# Hi all!



## zopie71 (Feb 26, 2012)

I hope I'm doing this right. I've never participated in a forum, but I thought I'd jump in.
I'm planning my first home haunt this year. After visiting a small haunted house my brother made in his garage, I knew I could do better! 
The kids and I came up with tons of great ideas, but we're going to start fairly small with a haunted woods walk open to friends and family. We have 10 acres and are going with the theme of toxic waste mutating the garden and woods. More odd and creepy and less gore. 
I'm a mixed media artist and my hubby can build anything, so our only limit is money (oh and time). 
I'm looking forward to exploring the forum and learning from other like minded types.


----------



## hedg12 (Jul 6, 2008)

Welcome!


----------



## Hauntiholik (May 17, 2006)

Welcome to the forum!


----------



## Spooky1 (Aug 25, 2008)

Welcome to the forum!


----------



## RoxyBlue (Oct 6, 2008)

Welcome to the forum, zopie


----------



## Evil Queen (Mar 8, 2008)




----------



## The Halloween Lady (Aug 18, 2010)




----------



## Goblin (Jun 3, 2009)




----------



## Dark Angel 27 (Sep 11, 2008)

Welcome to the Forum!

I love that competitive spirit between siblings.
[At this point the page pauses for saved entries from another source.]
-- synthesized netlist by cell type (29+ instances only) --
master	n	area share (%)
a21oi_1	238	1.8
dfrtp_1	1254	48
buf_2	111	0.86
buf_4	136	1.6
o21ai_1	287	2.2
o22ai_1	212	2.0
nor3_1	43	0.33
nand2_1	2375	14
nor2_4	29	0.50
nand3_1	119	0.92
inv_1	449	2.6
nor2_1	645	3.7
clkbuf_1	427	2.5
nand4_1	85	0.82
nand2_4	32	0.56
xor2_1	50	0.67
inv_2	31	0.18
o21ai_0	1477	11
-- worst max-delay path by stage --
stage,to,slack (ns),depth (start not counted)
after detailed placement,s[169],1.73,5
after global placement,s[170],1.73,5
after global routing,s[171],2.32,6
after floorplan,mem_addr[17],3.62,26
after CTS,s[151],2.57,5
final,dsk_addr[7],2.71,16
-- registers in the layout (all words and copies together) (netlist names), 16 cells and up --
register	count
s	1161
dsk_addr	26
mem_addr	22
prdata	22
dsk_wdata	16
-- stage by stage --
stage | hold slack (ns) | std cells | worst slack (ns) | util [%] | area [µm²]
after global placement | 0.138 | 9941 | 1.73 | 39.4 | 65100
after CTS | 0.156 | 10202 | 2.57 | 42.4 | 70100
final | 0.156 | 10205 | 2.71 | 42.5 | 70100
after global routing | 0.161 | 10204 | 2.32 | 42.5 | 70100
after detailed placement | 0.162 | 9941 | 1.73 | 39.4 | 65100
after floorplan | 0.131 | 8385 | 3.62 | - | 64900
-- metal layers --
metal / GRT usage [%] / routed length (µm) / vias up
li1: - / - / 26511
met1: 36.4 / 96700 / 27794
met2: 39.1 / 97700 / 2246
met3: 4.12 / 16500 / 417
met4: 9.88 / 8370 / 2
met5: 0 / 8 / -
You'll fit this little mad house perfectly!


----------



## Vlad (Aug 2, 2005)

Hi Zopie, welcome aboard!


----------



## Lunatic (Oct 3, 2006)

Welcome to Haunt Forum Zopie71! You came to the right place for inspiration.


----------



## MapThePlanet (Nov 12, 2010)

Welcome Aboard!


----------



## scareme (Aug 29, 2006)

Welcome to the forum. My husband is from the Sheboygan area.


----------



## SPOOKY J (Nov 20, 2009)

Hello and Welcome!


----------



## Death's Door (Mar 22, 2006)

Hello and welcome to the forum!!!!!


----------



## Duchess (Feb 27, 2012)

Thanks!









By null at 2012-02-28

Granny Lou


----------



## CreeepyCathy (Mar 28, 2009)

hey & welcome.


----------